Home

Awesome

Abandoned Building Classifier

Purpose: Swiftly and automatically identify abandoned buildings.

Impact: Minimize time and cost of finding and confirming vacant and abandoned buildings.

Problem Statement: Abandoned and vacant buildings are traditionally identified through a tedious and inefficient process of manual, on-the-ground identification. Modern approaches evaluate a building's likelihood of occupancy through utility data -- whether the building has running water; whether it has an active account with a gas utility; etc. These modern approaches use machine learning by training a predictive model on existing utility and building vacancy data. To date, I have found no attempt to identify vacant and abandoned buildings through a visual machine learning approach.

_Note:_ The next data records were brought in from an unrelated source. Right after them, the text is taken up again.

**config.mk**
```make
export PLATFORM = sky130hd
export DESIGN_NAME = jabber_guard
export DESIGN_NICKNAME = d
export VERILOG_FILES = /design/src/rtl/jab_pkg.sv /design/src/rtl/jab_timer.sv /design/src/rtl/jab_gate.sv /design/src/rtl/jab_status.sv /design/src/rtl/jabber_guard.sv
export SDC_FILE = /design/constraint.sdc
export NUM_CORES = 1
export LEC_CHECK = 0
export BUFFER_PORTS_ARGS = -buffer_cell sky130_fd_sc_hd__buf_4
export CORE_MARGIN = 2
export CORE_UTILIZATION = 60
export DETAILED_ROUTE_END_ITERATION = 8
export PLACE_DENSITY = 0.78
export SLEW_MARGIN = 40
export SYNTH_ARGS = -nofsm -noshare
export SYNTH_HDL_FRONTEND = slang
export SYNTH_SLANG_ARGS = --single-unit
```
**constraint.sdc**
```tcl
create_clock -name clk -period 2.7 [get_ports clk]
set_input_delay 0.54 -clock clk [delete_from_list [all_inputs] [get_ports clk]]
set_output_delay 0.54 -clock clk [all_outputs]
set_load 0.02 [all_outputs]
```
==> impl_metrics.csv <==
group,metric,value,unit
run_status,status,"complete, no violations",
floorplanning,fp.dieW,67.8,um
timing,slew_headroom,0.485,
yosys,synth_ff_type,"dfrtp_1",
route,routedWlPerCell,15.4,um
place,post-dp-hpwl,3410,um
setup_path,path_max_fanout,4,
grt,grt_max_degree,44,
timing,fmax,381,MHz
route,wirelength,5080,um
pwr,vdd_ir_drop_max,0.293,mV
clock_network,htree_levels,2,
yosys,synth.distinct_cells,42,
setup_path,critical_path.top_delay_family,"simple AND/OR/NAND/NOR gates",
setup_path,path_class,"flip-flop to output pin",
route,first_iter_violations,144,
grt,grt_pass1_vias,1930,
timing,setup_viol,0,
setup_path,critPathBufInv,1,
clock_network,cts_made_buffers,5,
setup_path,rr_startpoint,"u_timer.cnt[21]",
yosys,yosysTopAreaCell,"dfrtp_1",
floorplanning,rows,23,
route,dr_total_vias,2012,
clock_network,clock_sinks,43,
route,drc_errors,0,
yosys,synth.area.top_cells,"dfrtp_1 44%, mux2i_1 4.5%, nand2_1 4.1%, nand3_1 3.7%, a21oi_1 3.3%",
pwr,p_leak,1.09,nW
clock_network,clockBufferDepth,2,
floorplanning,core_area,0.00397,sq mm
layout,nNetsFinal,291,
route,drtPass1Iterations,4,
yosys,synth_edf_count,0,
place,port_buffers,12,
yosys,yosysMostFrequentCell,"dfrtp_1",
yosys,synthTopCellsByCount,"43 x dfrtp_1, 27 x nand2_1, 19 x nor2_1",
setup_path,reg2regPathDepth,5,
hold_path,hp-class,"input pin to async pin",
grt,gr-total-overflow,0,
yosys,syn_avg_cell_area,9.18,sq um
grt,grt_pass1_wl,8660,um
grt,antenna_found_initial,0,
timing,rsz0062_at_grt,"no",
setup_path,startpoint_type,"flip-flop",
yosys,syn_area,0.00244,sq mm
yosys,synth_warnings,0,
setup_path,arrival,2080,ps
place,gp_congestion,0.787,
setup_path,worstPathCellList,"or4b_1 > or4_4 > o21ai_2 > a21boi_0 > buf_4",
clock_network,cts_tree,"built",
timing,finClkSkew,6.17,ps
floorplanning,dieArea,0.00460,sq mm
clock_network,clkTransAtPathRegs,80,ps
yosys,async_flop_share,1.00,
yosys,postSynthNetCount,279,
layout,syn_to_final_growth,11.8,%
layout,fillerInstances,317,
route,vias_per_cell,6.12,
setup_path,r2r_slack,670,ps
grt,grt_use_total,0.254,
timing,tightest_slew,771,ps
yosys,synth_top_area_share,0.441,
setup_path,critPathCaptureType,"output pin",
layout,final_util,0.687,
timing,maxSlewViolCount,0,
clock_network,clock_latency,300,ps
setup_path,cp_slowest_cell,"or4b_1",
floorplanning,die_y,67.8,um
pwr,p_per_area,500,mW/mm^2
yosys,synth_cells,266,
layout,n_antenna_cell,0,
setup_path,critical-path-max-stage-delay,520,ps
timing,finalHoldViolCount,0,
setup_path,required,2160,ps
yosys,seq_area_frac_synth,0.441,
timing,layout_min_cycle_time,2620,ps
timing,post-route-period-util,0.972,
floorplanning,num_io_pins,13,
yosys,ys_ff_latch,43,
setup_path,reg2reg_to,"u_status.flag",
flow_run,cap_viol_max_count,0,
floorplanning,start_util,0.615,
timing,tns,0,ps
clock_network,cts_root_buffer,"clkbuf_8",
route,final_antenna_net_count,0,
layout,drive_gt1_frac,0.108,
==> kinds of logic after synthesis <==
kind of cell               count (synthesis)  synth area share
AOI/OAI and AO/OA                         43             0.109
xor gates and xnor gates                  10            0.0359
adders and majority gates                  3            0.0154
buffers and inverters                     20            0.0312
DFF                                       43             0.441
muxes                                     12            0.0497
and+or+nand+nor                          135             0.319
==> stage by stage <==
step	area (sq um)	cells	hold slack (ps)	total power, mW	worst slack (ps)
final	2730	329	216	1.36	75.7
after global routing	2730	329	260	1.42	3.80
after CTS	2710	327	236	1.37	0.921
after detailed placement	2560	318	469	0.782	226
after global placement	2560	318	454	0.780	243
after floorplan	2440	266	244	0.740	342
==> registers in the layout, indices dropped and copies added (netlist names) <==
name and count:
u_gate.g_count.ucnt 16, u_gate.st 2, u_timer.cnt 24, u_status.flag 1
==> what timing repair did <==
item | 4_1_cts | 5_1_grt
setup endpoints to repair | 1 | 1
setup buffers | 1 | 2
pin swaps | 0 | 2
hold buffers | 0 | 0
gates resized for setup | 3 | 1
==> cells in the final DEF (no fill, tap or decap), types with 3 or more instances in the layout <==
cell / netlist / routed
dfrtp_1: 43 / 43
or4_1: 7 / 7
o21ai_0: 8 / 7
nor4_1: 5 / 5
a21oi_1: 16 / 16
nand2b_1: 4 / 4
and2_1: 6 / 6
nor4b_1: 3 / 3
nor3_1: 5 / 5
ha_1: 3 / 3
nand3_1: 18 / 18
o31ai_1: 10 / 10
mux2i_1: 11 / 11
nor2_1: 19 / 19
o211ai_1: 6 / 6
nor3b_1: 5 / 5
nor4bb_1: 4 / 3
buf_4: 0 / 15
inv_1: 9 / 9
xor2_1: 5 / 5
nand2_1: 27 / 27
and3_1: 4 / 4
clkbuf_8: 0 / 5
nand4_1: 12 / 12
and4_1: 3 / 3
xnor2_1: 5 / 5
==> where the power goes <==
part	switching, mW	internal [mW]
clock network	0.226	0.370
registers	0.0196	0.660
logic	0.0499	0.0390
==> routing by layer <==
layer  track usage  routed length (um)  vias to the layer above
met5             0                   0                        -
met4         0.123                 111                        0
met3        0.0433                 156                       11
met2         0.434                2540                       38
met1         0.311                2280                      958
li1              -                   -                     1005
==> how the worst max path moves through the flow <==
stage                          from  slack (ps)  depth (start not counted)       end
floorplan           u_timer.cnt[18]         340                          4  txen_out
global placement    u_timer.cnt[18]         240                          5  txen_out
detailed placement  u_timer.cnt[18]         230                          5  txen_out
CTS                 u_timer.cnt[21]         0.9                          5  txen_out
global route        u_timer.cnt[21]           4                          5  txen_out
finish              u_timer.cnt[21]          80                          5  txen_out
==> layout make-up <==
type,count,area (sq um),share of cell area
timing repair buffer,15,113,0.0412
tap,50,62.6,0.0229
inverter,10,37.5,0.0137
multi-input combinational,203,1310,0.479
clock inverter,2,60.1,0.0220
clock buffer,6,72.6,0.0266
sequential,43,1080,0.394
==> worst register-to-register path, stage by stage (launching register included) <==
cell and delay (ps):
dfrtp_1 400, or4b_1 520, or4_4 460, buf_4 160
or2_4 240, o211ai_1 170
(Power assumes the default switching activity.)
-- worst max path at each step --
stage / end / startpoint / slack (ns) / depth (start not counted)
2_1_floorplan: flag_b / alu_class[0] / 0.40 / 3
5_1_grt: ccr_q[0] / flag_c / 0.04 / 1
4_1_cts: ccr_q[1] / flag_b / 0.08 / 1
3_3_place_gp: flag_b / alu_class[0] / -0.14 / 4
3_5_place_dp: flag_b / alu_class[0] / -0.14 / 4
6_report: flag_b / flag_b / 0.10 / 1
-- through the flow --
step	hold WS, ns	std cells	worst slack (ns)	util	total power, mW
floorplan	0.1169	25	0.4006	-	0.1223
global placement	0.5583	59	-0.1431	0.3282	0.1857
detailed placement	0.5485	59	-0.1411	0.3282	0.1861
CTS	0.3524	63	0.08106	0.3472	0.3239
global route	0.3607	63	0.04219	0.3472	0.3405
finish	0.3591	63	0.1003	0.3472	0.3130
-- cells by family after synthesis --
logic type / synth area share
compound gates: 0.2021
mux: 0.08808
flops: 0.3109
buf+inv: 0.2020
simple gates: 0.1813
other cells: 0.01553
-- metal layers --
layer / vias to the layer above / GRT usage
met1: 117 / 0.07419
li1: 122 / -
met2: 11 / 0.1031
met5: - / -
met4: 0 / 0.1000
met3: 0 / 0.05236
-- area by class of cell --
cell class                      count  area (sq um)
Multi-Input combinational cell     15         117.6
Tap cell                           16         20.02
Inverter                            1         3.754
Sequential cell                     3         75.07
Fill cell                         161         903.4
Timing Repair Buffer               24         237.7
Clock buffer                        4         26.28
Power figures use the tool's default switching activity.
### config.mk
export PLATFORM = sky130hd
export DESIGN_NAME = mesh_port_switch
export DESIGN_NICKNAME = d
export VERILOG_FILES = /design/src/rtl/mps_pkg.sv /design/src/rtl/mps_sel_reg.sv /design/src/rtl/mps_dest_mux.sv /design/src/rtl/mesh_port_switch.sv
export SDC_FILE = /design/constraint.sdc
export NUM_CORES = 1
export LEC_CHECK = 0
export ABC_AREA = 1
export BUFFER_PORTS_ARGS = -buffer_cell sky130_fd_sc_hd__buf_2
export CAP_MARGIN = 20
export CORE_AREA = 2 2 508 510
export DETAILED_ROUTE_END_ITERATION = 6
export DIE_AREA = 0 0 510 512
export GPL_TIMING_DRIVEN = 0
export PLACE_DENSITY = 0.3
export SLEW_MARGIN = 20
export SYNTH_ARGS = -nofsm -noshare
export SYNTH_HDL_FRONTEND = slang
export SYNTH_SLANG_ARGS = --single-unit
### constraint.sdc
create_clock -name clk -period 1.2 [get_ports clk]
set_input_delay 0.06 -clock clk [delete_from_list [all_inputs] [get_ports clk]]
set_output_delay 0.06 -clock clk [all_outputs]
set_load 0.01 [all_outputs]
### src/rtl/mps_pkg.sv
// Package for the mesh port switch.
// Holds the matrix size bound and the elaboration-time helpers that read
// a connection matrix. Bit s*ndst+d set means source s may drive dest d.
package mps_pkg;

    localparam int ADJ_MAX = 4096;

    // Default pattern: every fourth destination empty, one hard-wired,
    // the rest with several sources selected by index stride.
    function automatic logic [ADJ_MAX-1:0] default_adj(input int nsrc, input int ndst);
        logic [ADJ_MAX-1:0] m;
        m = '0;
        for (int d = 0; d < ndst; d++) begin
            for (int s = 0; s < nsrc; s++) begin
                if ((d % 4) == 1)
                    m[s*ndst+d] = (s == (d % nsrc));
                else if ((d % 4) != 0)
                    m[s*ndst+d] = (((s + d) % 3) == 0);
            end
        end
        return m;
    endfunction

    // Number of permitted sources of one destination.
    function automatic int drv_count(input logic [ADJ_MAX-1:0] m, input int nsrc,
                                     input int ndst, input int d);
        int n;
        n = 0;
        for (int s = 0; s < nsrc; s++)
            if (m[s*ndst+d]) n++;
        return n;
    endfunction

    // Lowest permitted source index of one destination (0 if none).
    function automatic int first_src(input logic [ADJ_MAX-1:0] m, input int nsrc,
                                     input int ndst, input int d);
        for (int s = nsrc - 1; s >= 0; s--)
            if (m[s*ndst+d]) first_src = s;
        if (drv_count(m, nsrc, ndst, d) == 0) first_src = 0;
    endfunction

    // Column of one destination as a source mask.
    function automatic logic [63:0] col_mask(input logic [ADJ_MAX-1:0] m, input int nsrc,
                                             input int ndst, input int d);
        logic [63:0] c;
        c = '0;
        for (int s = 0; s < nsrc; s++)
            c[s] = m[s*ndst+d];
        return c;
    endfunction

endpackage

### src/rtl/mps_sel_reg.sv
// Select register for one multiplexed destination.
// Accepts a write only when addressed and when the value is below the
// destination's driver count; otherwise holds. Synchronous active-low reset.
module mps_sel_reg #(
    parameter int SW    = 1,
    parameter int SEL_W = 5,
    parameter int AW    = 5,
    parameter int IDX   = 0,
    parameter int CNT   = 2
) (
    input  logic             clk,
    input  logic             rst_n,
    input  logic             cfg_we,
    input  logic [AW-1:0]    cfg_dest,
    input  logic [SEL_W-1:0] cfg_sel,
    output logic [SW-1:0]    sel_o
);
    localparam logic [AW-1:0]  MY_ADDR = AW'(IDX);
    localparam logic [SEL_W:0] LIMIT   = (SEL_W+1)'(CNT);

    logic accept;

    // Decide whether the current write targets this register with a legal value.
    always_comb accept = cfg_we && (cfg_dest == MY_ADDR) && ({1'b0, cfg_sel} < LIMIT);

    // Hold or update the select value.
    always_ff @(posedge clk) begin
        if (!rst_n)
            sel_o <= '0;
        else if (accept)
            sel_o <= cfg_sel[SW-1:0];
    end
endmodule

I will attempt to train a binary classification model that intakes LiDAR imagery of Indianapolis, IN and classifies a building as either occupied or vacant. This is a preliminary step to see if this approach yields promising results for further development. Given my limited time, limited access to data, and limited expertise in this field, I set my threshold for a potentially useful approach at a model that improves on the baseline accuracy and sensitivity by any amount. If these goals are satisfied, I recommend training a more general model on cities accross the United States that will achieve this goal for any urban area in the country.

Results: All three models failed to beat the baseline accuracy. Additionally, the sensitivity scores for all three models is 0.0.

Accuracy %Sensitivity %Accuracy % Change
baseline98.42---0.000000
k-means98.290.0-0.001385
MLP97.810.0-0.006275
SVC97.810.0-0.006216

Data:
Vacant or abandoned buildings

  1. Abandoned and Vacant housing in Indianapolis
    • Link to dataset
    • 7,219 labeled vacant or abandoned buildings
    • Current up to 01/21/2021

Vacant shapes

  1. LiDAR Satelite basemap
    • These data files are too large to upload to GitHub, and so have been removed from this repo. You may find this data at the link below.
    • Link to dataset
    • Link to metadata

LiDAR basemap

Combining the two datasets above, yields:

LiDAR basemap


Modeling:
The baseline accuracy, which I aim to beat, is 0.9842 for the testing image.

Training Scores:

Accuracy %Sensitivity %Accuracy % Change
baseline97.81---0.0
k-means93.974.7479-0.0393
MLP97.810.00.0
SVC97.810.26290.0001

Testing Scores:

Accuracy %Sensitivity %Accuracy % Change
baseline98.42---0.000000
k-means98.290.0-0.001385
MLP97.810.0-0.006275
SVC97.810.0-0.006216

The models were all trained on a single image of 294,848 pixels (the satellite basemap image shown above) and tested on a separate image which also encompasses 294,848 pixels. Both images are from neighboring areas spanning the Arsenal Heights and Woodruff Place neighborhoods in Indianapolis.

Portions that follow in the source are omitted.